At his doctor’s urging, Louis — a pseudonym used at his request to protect his privacy — traveled from his home in Walnut Creek, California, to nearby Concord to see Dr. Perkin Shiu, a cardiologist with the John Muir Medical Center.
His heart murmur turned out to be mitral valve regurgitation, a condition in which the mitral valve of the heart leaks, allowing blood to flow backward into the heart ventricle instead of out into the body.
It’s fairly common, affecting some 2 million Americans. In most cases, the heart just works a little bit harder to compensate. But sometimes too much blood backs up through the leak and the patient experiences heart failure.
For five years, Shiu just monitored Louis. Then he began to see swelling in the heart, indicating it was struggling to do its job well. Although Louis felt good for his age, he’d begun on a downward spiral.
At 82, Louis was too old for open-heart surgery. Until recently, there wouldn’t have been any options to forestall a fatal outcome. But treatment options for valve problems like Louis’ are multiplying.

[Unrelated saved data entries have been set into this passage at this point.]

--- config.mk ---
export PLATFORM = sky130hd
export DESIGN_NAME = pattern_gen_multi
export DESIGN_NICKNAME = d
export VERILOG_FILES = /design/src/rtl/video_pkg.sv /design/src/rtl/box_mover.sv /design/src/rtl/pattern_gen_multi.sv
export SDC_FILE = /design/constraint.sdc
export NUM_CORES = 1
export LEC_CHECK = 0
export ABC_AREA = 1
export CAP_MARGIN = 20
export CORE_ASPECT_RATIO = 1.25
export CORE_MARGIN = 3
export CORE_UTILIZATION = 40
export DETAILED_ROUTE_END_ITERATION = 16
export GPL_TIMING_DRIVEN = 0
export HOLD_SLACK_MARGIN = 0.12
export MAX_ROUTING_LAYER = met4
export PLACE_DENSITY = 0.67
export SLEW_MARGIN = 20
export SYNTH_ARGS = -nofsm -noshare
export SYNTH_HDL_FRONTEND = slang
export SYNTH_SLANG_ARGS = --single-unit
--- constraint.sdc ---
create_clock -name pixel_clk -period 3.5 [get_ports pixel_clk]
set_input_delay 0.35 -clock pixel_clk [delete_from_list [all_inputs] [get_ports pixel_clk]]
set_output_delay 0.35 -clock pixel_clk [all_outputs]
set_load 0.005 [all_outputs]
--- src/rtl/video_pkg.sv ---
// Shared video constants: pattern mode encodings, RGB888 colours and the
// colour-bar lookup used by the pattern generator.
package video_pkg;

  typedef enum logic [2:0] {
    MODE_BARS  = 3'd0,
    MODE_RAMP  = 3'd1,
    MODE_CHECK = 3'd2,
    MODE_BOX   = 3'd3,
    MODE_SOLID = 3'd4
  } mode_e;

  localparam logic [23:0] RGB_WHITE   = 24'hFFFFFF;
  localparam logic [23:0] RGB_YELLOW  = 24'hFFFF00;
  localparam logic [23:0] RGB_CYAN    = 24'h00FFFF;
  localparam logic [23:0] RGB_GREEN   = 24'h00FF00;
  localparam logic [23:0] RGB_MAGENTA = 24'hFF00FF;
  localparam logic [23:0] RGB_RED     = 24'hFF0000;
  localparam logic [23:0] RGB_BLUE    = 24'h0000FF;
  localparam logic [23:0] RGB_BLACK   = 24'h000000;

  function automatic logic [23:0] bar_color(input logic [2:0] idx);
    case (idx)
      3'd0:    return RGB_WHITE;
      3'd1:    return RGB_YELLOW;
      3'd2:    return RGB_CYAN;
      3'd3:    return RGB_GREEN;
      3'd4:    return RGB_MAGENTA;
      3'd5:    return RGB_RED;
      3'd6:    return RGB_BLUE;
      default: return RGB_BLACK;
    endcase
  endfunction

  // Ramp level x>>3, saturated at full scale.
  function automatic logic [7:0] gray_level(input logic [10:0] x);
    logic [10:0] s;
    s = x >> 3;
    return (s > 11'd255) ? 8'hFF : s[7:0];
  endfunction

endpackage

“There’s a lot of research interest in this field,” said Dr. Joseph Woo, the chair of cardiothoracic surgery at Stanford Medical Center and a spokesperson for the American Heart Association. “There’s certainly an appeal to the patients of not having to undergo heart surgery.”
The MitraClip Emerges
One of the first new treatments to emerge from clinical trials is called MitraClip, a tiny clip surgeons feed into the heart using a guide wire through the thigh.
The clip pinches the floppy valve together, preventing blood from flowing backward. It isn’t as effective as open-heart surgery, but it gives people like Louis who aren’t well enough to undergo surgery a next-best option.

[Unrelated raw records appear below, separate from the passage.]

`src/rtl/lsu.sv`:
```
// Load/store unit: one word-aligned valid/ready bus transaction per request,
// returning the lane-extracted load result or a misalignment fault to writeback.
module lsu #(
  parameter int WIDTH = 32
) (
  input  logic             clk,
  input  logic             rst_n,
  input  logic             in_valid,
  output logic             in_ready,
  input  logic             in_store,
  input  logic [2:0]       in_funct3,
  input  logic [WIDTH-1:0] in_addr,
  input  logic [WIDTH-1:0] in_wdata,
  input  logic [4:0]       in_rd,
  output logic             mem_valid,
  input  logic             mem_ready,
  output logic             mem_we,
  output logic [WIDTH-1:0] mem_addr,
  output logic [WIDTH-1:0] mem_wdata,
  output logic [3:0]       mem_wstrb,
  input  logic [WIDTH-1:0] mem_rdata,
  output logic             out_valid,
  input  logic             out_ready,
  output logic [WIDTH-1:0] out_data,
  output logic [4:0]       out_rd,
  output logic             out_wen,
  output logic             out_fault
);

  typedef enum logic [1:0] {IDLE, BUS, RESP} state_t;

  state_t           state, state_next;
  logic             op_store;
  logic [2:0]       op_funct3;
  logic [1:0]       op_lane;
  logic             accept;
  logic             fault;
  logic [WIDTH-1:0] wdata_enc;
  logic [3:0]       wstrb_enc;
  logic [7:0]       lbyte;
  logic [15:0]      lhalf;
  logic [WIDTH-1:0] load_val;

  assign in_ready  = (state == IDLE);
  assign mem_valid = (state == BUS);
  assign mem_we    = (state == BUS) && op_store;
  assign out_valid = (state == RESP);
  assign accept    = in_valid && in_ready;

  // Stores only support B/H/W; loads additionally allow BU/HU.
  always_comb begin
    fault = 1'b0;
    case (in_funct3)
      3'd0:    fault = 1'b0;
      3'd1:    fault = in_addr[0];
      3'd2:    fault = (in_addr[1:0] != 2'b00);
      3'd4:    fault = in_store;
      3'd5:    fault = in_store || in_addr[0];
      default: fault = 1'b1;
    endcase
  end

  always_comb begin
    wdata_enc = '0;
    wstrb_enc = '0;
    if (in_store) begin
      case (in_funct3[1:0])
        2'd0: begin
          wdata_enc = {4{in_wdata[7:0]}};
          wstrb_enc = 4'b0001 << in_addr[1:0];
        end
        2'd1: begin
          wdata_enc = {2{in_wdata[15:0]}};
          wstrb_enc = 4'b0011 << {in_addr[1], 1'b0};
        end
        default: begin
          wdata_enc = in_wdata;
          wstrb_enc = 4'b1111;
        end
      endcase
    end
  end

  always_comb begin
    case (op_lane)
      2'd0:    lbyte = mem_rdata[7:0];
      2'd1:    lbyte = mem_rdata[15:8];
      2'd2:    lbyte = mem_rdata[23:16];
      default: lbyte = mem_rdata[31:24];
    endcase
    lhalf = op_lane[1] ? mem_rdata[31:16] : mem_rdata[15:0];
    case (op_funct3)
      3'd0:    load_val = {{(WIDTH-8){lbyte[7]}}, lbyte};
      3'd1:    load_val = {{(WIDTH-16){lhalf[15]}}, lhalf};
      3'd4:    load_val = {{(WIDTH-8){1'b0}}, lbyte};
      3'd5:    load_val = {{(WIDTH-16){1'b0}}, lhalf};
      default: load_val = mem_rdata;
    endcase
  end

  always_comb begin
    state_next = state;
    case (state)
      IDLE:    if (in_valid) state_next = fault ? RESP : BUS;
      BUS:     if (mem_ready) state_next = RESP;
      RESP:    if (out_ready) state_next = IDLE;
      default: state_next = IDLE;
    endcase
  end

  always_ff @(posedge clk) begin
    if (!rst_n) state <= IDLE;
    else        state <= state_next;
  end

  always_ff @(posedge clk) begin
    if (!rst_n) begin
      op_store  <= 1'b0;
      op_funct3 <= '0;
      op_lane   <= '0;
      mem_addr  <= '0;
      mem_wdata <= '0;
      mem_wstrb <= '0;
      out_data  <= '0;
      out_rd    <= '0;
      out_wen   <= 1'b0;
      out_fault <= 1'b0;
    end else begin
      if (accept) begin
        op_store  <= in_store;
        op_funct3 <= in_funct3;
        op_lane   <= in_addr[1:0];
        mem_addr  <= {in_addr[WIDTH-1:2], 2'b00};
        mem_wdata <= wdata_enc;
        mem_wstrb <= wstrb_enc;
        out_rd    <= in_rd;
        out_fault <= fault;
        out_data  <= '0;
        out_wen   <= 1'b0;
      end
      if (state == BUS && mem_ready) begin
        out_data <= op_store ? '0 : load_val;
        out_wen  <= !op_store && (out_rd != 5'd0);
      end
    end
  end

endmodule

```
`config.mk`:
```
export PLATFORM = sky130hd
export DESIGN_NAME = lsu
export DESIGN_NICKNAME = d
export VERILOG_FILES = /design/src/rtl/lsu.sv
export SDC_FILE = /design/constraint.sdc
export NUM_CORES = 1
export LEC_CHECK = 0
export ABC_CLOCK_PERIOD_IN_PS = 4400
export CORE_MARGIN = 2
export CORE_UTILIZATION = 46
export CTS_CLUSTER_DIAMETER = 120
export DETAILED_ROUTE_END_ITERATION = 8
export GPL_ROUTABILITY_DRIVEN = 0
export PLACE_DENSITY = 0.85
export SKIP_CTS_REPAIR_TIMING = 1
export SYNTH_ARGS = -nofsm -noshare
export SYNTH_HDL_FRONTEND = slang
export SYNTH_SLANG_ARGS = --single-unit
```
`constraint.sdc`:
```
create_clock -name clk -period 4.4 [get_ports clk]
set_clock_uncertainty 0.2 [all_clocks]
set_input_delay 0.44 -clock clk [delete_from_list [all_inputs] [get_ports clk]]
set_output_delay 0.44 -clock clk [all_outputs]
set_load 0.1 [all_outputs]
```
==> metrics <==
status finished clean; largest net degree at the start of global routing 87; Clock transition at path regs approximately 0.05 ns; asr flop ratio synth 0%; DRT Pass-1 Iters 6; Synthesis Warnings 0; clock tree buffer depth 2; vias per inst 5.520; crit path DAT 2.50 ns; total CTS buffers 17; EDFF count, synth 0; cell row count 39; DRT Wirelength around 17,000 µm; DRC errors left 0; Clock Tree Root clkbuf_16; final hold viol count 0; n_diodes 0; All-Layer GR Usage a little over a quarter; average routed wire per standard cell 17.57 µm; commonest non-fill, non-tap cell in the layout clkdlybuf4s50_1; hpwl dp 11,690 µm; CP Launch Type flop; Gate Count Post-Synth 593; CP Data Required Time 3.76 ns; register bit total from synthesis ~110; die width 111.1 µm; Setup crit end kind primary output; Final Cycle Share 71.44%; Tmin final 3.143 ns; remaining antenna violation count 0; IO Pins ~220; Placed Area 7443 µm²; Syn Std Cell Area 5279 µm²; vias in the first global route 5,208; Power Density 421.1 nW/µm²; synth unique cells 50; FF-to-FF path depth 5; Worst-Margin Slew between 1 and 1.5 ns; die area 12,350 µm²; Max IR drop VDD around 0.30 mV; Final setup viols 0; Crit Path Max Fanout 7; global-route wire length before repair around 26,000 µm; initial antenna violation count 0; Critical Path Max Stage Delay 1.12 ns; Final Cell Area 8071 µm²; CP max stage cell clkdlybuf4s50_1; fmax 318.2 MHz; Syn Area/Cell 8.902 µm²; Hold WC Path Type flop to flop; layout cell share with drive strength beyond 1 under 10%; crit path kind flop to primary output; Main synth FF type dfxtp_1; nets@finish 895; sequential area share after synthesis 42.85%; H-tree depth 4; Core ar. 11,320 µm²; clock sink count around 110; drt initial violations 401; RSZ-0062 raised after global routing false; hold path depth 2; Congestion Overflow GR 0; Pleak between 0.002 and 0.003 µW; via count 5,194; Max Cap Violations 0; Clock Latency Late Sink approximately 0.40 ns; P&R area growth vs syn 52.90%; commonest non-fill, non-tap cells in the layout clkdlybuf4s50_1 (217), nand2_1 (125), dfxtp_1 (113), a21boi_0 (61), nor2b_1 (27); I/O Buffers approximately 220; Initial Util 46.63%; CP Cell Sequence nor2b_1 > and2_1 > clkdlybuf4s50_1; Max Transition Viols Final 0; Relative slew margins 21.67%; Fin Setup TNS 0 ns; height of the die 111.1 µm; TritonCTS clock tree built
[through the flow]
stage          worst slack [ns]  power, µW  hold WS, ns  util (%)  std cells
6_report                  1.257       3399       0.2617     71.30        941
5_1_grt                   1.176       3511       0.2854     71.30        941
4_1_cts                   1.253       3418       0.2664     71.30        941
3_5_place_dp              1.668       1968       0.2552     65.75        909
3_3_place_gp              1.797       1955       0.2474     65.75        909
2_1_floorplan            0.9715       1711       0.2706         -        594
[power breakdown]
group          internal [µW]  leakage, µW  switching [µW]  total [µW]
clock network            962     0.000292             484        1450
registers               1070     0.000921            39.9        1110
logic                    272      0.00177             567         839
[cell usage after synthesis (all sizes together), types with 2 or more instances]
| cell type | count | share of area [%] |
|---|---|---|
| nor3b | 5 | 0.81 |
| dfxtp | 113 | 43 |
| a21boi | 61 | 8.7 |
| and2 | 4 | 0.52 |
| mux2i | 10 | 1.9 |
| a21o | 17 | 2.4 |
| nor2b | 27 | 3.2 |
| nand2 | 126 | 9.0 |
| o2bb2ai | 5 | 0.83 |
| buf | 25 | 2.7 |
| o31a | 2 | 0.33 |
| nor2 | 9 | 0.69 |
| a32o | 8 | 1.5 |
| or3 | 6 | 0.71 |
| a22oi | 18 | 2.6 |
| a31oi | 3 | 0.64 |
| mux2 | 26 | 5.8 |
| and3b | 4 | 0.66 |
| nand2b | 13 | 1.5 |
| a221oi | 2 | 0.66 |
| a21oi | 8 | 0.83 |
| o21ai | 21 | 2.0 |
| nand3 | 16 | 1.5 |
| a211o | 5 | 0.83 |
| clkbuf | 26 | 1.8 |
| o21a | 2 | 0.28 |
| a32oi | 2 | 0.33 |
| a22o | 17 | 2.8 |
| nand3b | 2 | 0.36 |
[final cells by class]
cell class	instances	area (µm²)
flip-flops and latches	113	2262
clock inverters	13	185.2
clock buffers	19	442.9
well taps	143	178.9
multi-input cells	428	2780
repair buffers	223	2215
fillers	849	3249
inverters	2	7.507
[logic make-up (layout without fill, tap and decap cells)]
logic type	count (synthesis)	count (layout)	share of synthesized area [%]
compound gates	173	173	25.03
flops	113	113	42.85
mux	36	36	7.656
other cells	1	2	0.07104
buf+inv	53	257	4.717
simple gates	217	217	19.67
[registers in the layout (all words and copies together), names as in the netlist]
name	cells
out_wen	1
mem_wstrb	4
mem_wdata	32
out_fault	1
op_store	1
out_data	32
out_rd	5
op_funct3	3
op_lane	2
mem_addr	30
state	2
[path summary, 6_finish.rpt]
path	startpoint	end	slack, ns
max reg2reg	state[1]	mem_addr[28]	1.96
min reg2reg	out_wen	out_wen	0.26
max	state[0]	mem_we	1.26
min	out_wen	out_wen	0.26
[per-layer routing]
layer	global-route usage [%]	vias up	wire, µm
met5	0	-	0
met2	44.46	255	8101
met4	12.26	0	539
met3	9.076	44	1572
li1	-	2457	-
met1	29.58	2438	6316
[critical path, delay by kind of cell (launching register included)]
family	cells	cell delay, ns
buf+inv	1	1.12
simple gates	2	0.49
flops	1	0.48
(Power assumes the default switching activity.)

John Muir is one of 160 hospitals in the country that have begun using MitraClip since it was approved at the end of 2013. Dr. Andy Dublin, one of the cardiologists there, had participated in the clinical trials of the device as a fellow at Cedars Sinai Hospital in Los Angeles.
And so on June 11, Louis became the first person at John Muir to get a new clip inserted into his heart to hold the failing valve together.

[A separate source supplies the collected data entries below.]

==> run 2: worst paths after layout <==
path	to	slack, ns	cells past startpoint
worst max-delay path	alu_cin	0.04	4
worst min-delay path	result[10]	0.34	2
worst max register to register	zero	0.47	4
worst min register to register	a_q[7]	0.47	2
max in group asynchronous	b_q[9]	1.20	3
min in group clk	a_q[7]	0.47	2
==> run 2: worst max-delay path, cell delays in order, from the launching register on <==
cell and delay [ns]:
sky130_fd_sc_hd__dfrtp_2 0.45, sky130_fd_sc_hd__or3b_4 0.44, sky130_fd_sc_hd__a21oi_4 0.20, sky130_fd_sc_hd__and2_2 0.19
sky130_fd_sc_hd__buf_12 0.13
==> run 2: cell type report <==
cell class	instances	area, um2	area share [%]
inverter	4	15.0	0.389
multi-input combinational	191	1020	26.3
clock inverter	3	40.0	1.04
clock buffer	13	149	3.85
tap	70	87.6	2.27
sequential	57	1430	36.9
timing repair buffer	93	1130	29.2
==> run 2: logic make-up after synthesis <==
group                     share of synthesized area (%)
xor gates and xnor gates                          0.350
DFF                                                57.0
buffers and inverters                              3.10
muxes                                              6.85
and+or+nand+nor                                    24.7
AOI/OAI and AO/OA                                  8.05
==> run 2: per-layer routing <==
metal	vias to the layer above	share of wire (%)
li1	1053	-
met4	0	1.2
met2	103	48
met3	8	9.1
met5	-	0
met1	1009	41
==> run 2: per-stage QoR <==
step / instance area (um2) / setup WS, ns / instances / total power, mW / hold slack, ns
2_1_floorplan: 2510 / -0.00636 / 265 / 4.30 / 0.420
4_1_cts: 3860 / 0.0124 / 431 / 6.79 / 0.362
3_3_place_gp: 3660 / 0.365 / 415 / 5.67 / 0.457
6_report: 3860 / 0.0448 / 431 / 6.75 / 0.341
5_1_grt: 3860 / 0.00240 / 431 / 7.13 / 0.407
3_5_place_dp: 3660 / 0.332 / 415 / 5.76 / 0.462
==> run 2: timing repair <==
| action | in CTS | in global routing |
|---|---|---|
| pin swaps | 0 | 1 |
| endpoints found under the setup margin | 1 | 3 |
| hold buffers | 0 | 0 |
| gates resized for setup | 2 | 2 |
===== src/rtl/bitwise_cmd_queue.sv =====
// ---------------------------------------------------------------------------
// BitwiseCmdQueue (module bitwise_cmd_queue)
//
// Purpose:
//   Small command FIFO that sits in front of bitwise_operations. A valid/ready
//   producer pushes {a, b, op} commands. At most one command is issued per
//   clock onto registered a/b/op outputs, which drive bitwise_operations
//   directly. issue_valid flags the cycle after a fresh command was loaded.
//   stall holds issuing while the downstream is busy. Pushes keep landing
//   until the queue is full.
//
// Ports:
//   clk          in   clock, every register updates on the rising edge
//   rst_n        in   asynchronous active-low reset
//   in_valid     in   producer has a command this cycle
//   in_ready     out  queue can accept a command (not full)
//   in_a/in_b    in   command operands, WIDTH bits each
//   in_op        in   2-bit opcode, carried through untouched
//   stall        in   1 = hold issue this cycle
//   a/b/op       out  last issued command, held while idle
//   issue_valid  out  1 = a/b/op were loaded at the last edge
//   count        out  number of entries currently queued
//   issue_count  out  running total of issued commands, wraps silently
// ---------------------------------------------------------------------------
module bitwise_cmd_queue #(
    parameter int WIDTH = 7,
    parameter int DEPTH = 4,
    parameter int CNT_W = 8
) (
    input  logic                       clk,
    input  logic                       rst_n,
    input  logic                       in_valid,
    output logic                       in_ready,
    input  logic [WIDTH-1:0]           in_a,
    input  logic [WIDTH-1:0]           in_b,
    input  logic [1:0]                 in_op,
    input  logic                       stall,
    output logic [WIDTH-1:0]           a,
    output logic [WIDTH-1:0]           b,
    output logic [1:0]                 op,
    output logic                       issue_valid,
    output logic [$clog2(DEPTH):0]     count,
    output logic [CNT_W-1:0]           issue_count
);

    localparam int PTR_W    = $clog2(DEPTH);
    localparam int CNT_BITS = PTR_W + 1;

    // Command storage, one slot per entry.
    logic [WIDTH-1:0]    memA  [DEPTH];
    logic [WIDTH-1:0]    memB  [DEPTH];
    logic [1:0]          memOp [DEPTH];

    logic [PTR_W-1:0]    wrPtr_q, wrPtr_d;
    logic [PTR_W-1:0]    rdPtr_q, rdPtr_d;
    logic [CNT_BITS-1:0] count_q, count_d;
    logic [WIDTH-1:0]    a_q, a_d;
    logic [WIDTH-1:0]    b_q, b_d;
    logic [1:0]          op_q, op_d;
    logic                issueValid_q, issueValid_d;
    logic [CNT_W-1:0]    issueCount_q, issueCount_d;

    logic                doPush;
    logic                doPop;

    // Full is decided from the registered occupancy only, so in_ready has no
    // combinational dependence on in_valid or stall. A pop at the same edge
    // does not open a slot for a push; in_ready rises on the following cycle.
    assign in_ready = (count_q != CNT_BITS'(DEPTH));
    assign doPush   = in_valid && in_ready;
    assign doPop    = (count_q != '0) && !stall;

    // Next-state logic. DEPTH is a power of two, so the pointers wrap
    // naturally; count alone distinguishes full from empty. Issued operands
    // hold their last value whenever nothing is popped.
    always_comb begin
        wrPtr_d      = wrPtr_q;
        rdPtr_d      = rdPtr_q;
        count_d      = count_q;
        a_d          = a_q;
        b_d          = b_q;
        op_d         = op_q;
        issueValid_d = 1'b0;
        issueCount_d = issueCount_q;

        if (doPush) begin
            wrPtr_d = wrPtr_q + 1'b1;
        end

        if (doPop) begin
            rdPtr_d      = rdPtr_q + 1'b1;
            a_d          = memA[rdPtr_q];
            b_d          = memB[rdPtr_q];
            op_d         = memOp[rdPtr_q];
            issueValid_d = 1'b1;
            issueCount_d = issueCount_q + 1'b1;
        end

        case ({doPush, doPop})
            2'b10:   count_d = count_q + 1'b1;
            2'b01:   count_d = count_q - 1'b1;
            default: count_d = count_q;
        endcase
    end

    // Control and issue registers. Reset empties the queue by clearing the
    // pointers and count; any stale slot contents become unreachable.
    always_ff @(posedge clk or negedge rst_n) begin
        if (!rst_n) begin
            wrPtr_q      <= '0;
            rdPtr_q      <= '0;
            count_q      <= '0;
            a_q          <= '0;
            b_q          <= '0;
            op_q         <= '0;
            issueValid_q <= 1'b0;
            issueCount_q <= '0;
        end else begin
            wrPtr_q      <= wrPtr_d;
            rdPtr_q      <= rdPtr_d;
            count_q      <= count_d;
            a_q          <= a_d;
            b_q          <= b_d;
            op_q         <= op_d;
            issueValid_q <= issueValid_d;
            issueCount_q <= issueCount_d;
        end
    end

    // Storage array has no reset; occupancy guards every read, so an entry
    // is only ever read after it has been written.
    always_ff @(posedge clk) begin
        if (doPush) begin
            memA[wrPtr_q]  <= in_a;
            memB[wrPtr_q]  <= in_b;
            memOp[wrPtr_q] <= in_op;
        end
    end

    assign a           = a_q;
    assign b           = b_q;
    assign op          = op_q;
    assign issue_valid = issueValid_q;
    assign count       = count_q;
    assign issue_count = issueCount_q;

endmodule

“The fact that it was minimally invasive was the main thing that I thought about,” Louis told Healthline. “Some of the diagnostic processes that we went through were not too different from that.”
Getting Ready to Roll
Of course, there was a little bit more to it behind the scenes.
Before doctors ever mentioned the procedure to Louis, they had done a lot of legwork to decide whether the hospital should offer it because it requires an investment in the equipment and training on the best processes.
“We studied this. We talked about it multiple times. We met with [device manufacturer] Abbott. We looked at the device, the data. We looked at surgical centers. We talked with thought leaders,” said Dr. Murali Dharan, who operated on Louis with Dublin.
The doctors also had to learn how to use the device. Surgeons get training using the clip in simulation before they first assist and ultimately lead a surgery on a real patient.
The steering control for the clip is its highest tech element and it takes two surgeons to steer the clip into place.
The surgeons steer through sensitive terrain, with currents that shift depending on whether they’re moving with or against blood flow, using a 3-D echocardiogram device that goes in through the patient’s esophagus. (That’s the part Louis had already experienced in diagnostic tests.)
“It’s like in a rally race,” Dharan explained. “You have two people and one’s driving the other’s telling him the route.”
It can take a while to get used to.
“There is a significant learning curve to using this technology,” Woo said. “It takes a bit of effort.”
Doctors position the clip, then measure the blood regurgitation. If it’s not reduced enough, they can move it again before removing the guide wire.
“The beauty of this procedure is we can get a full assessment of whether we’re successful before we close,” Dublin said.
If any problems arise, John Muir also keeps a full operating room ready because the procedure is new.
What Happens Tomorrow?
For Louis, it was in one day and out the next.
“He literally walked out of the hospital the day after the procedure,” Dublin said.
Louis says he feels fine, and not too different. He takes a low dose of aspirin every day.
But that’s the way it should be, he said.
“You want to tackle most medical problems before they start causing you problems. You don’t want to wait until you have a non-reversible problem to do something about it,” he said. “Dr. Shiu tells me that the sound of the murmur that he listens to sounds like it’s getting less all the time, returning to a more normal condition.”
The question in the cardiology field is whether MitraClip will amass more evidence of safety that will make it an option for more patients, or if other technologies will surpass it.
Only time will tell. But Louis, a medical pioneer at 82, couldn’t wait.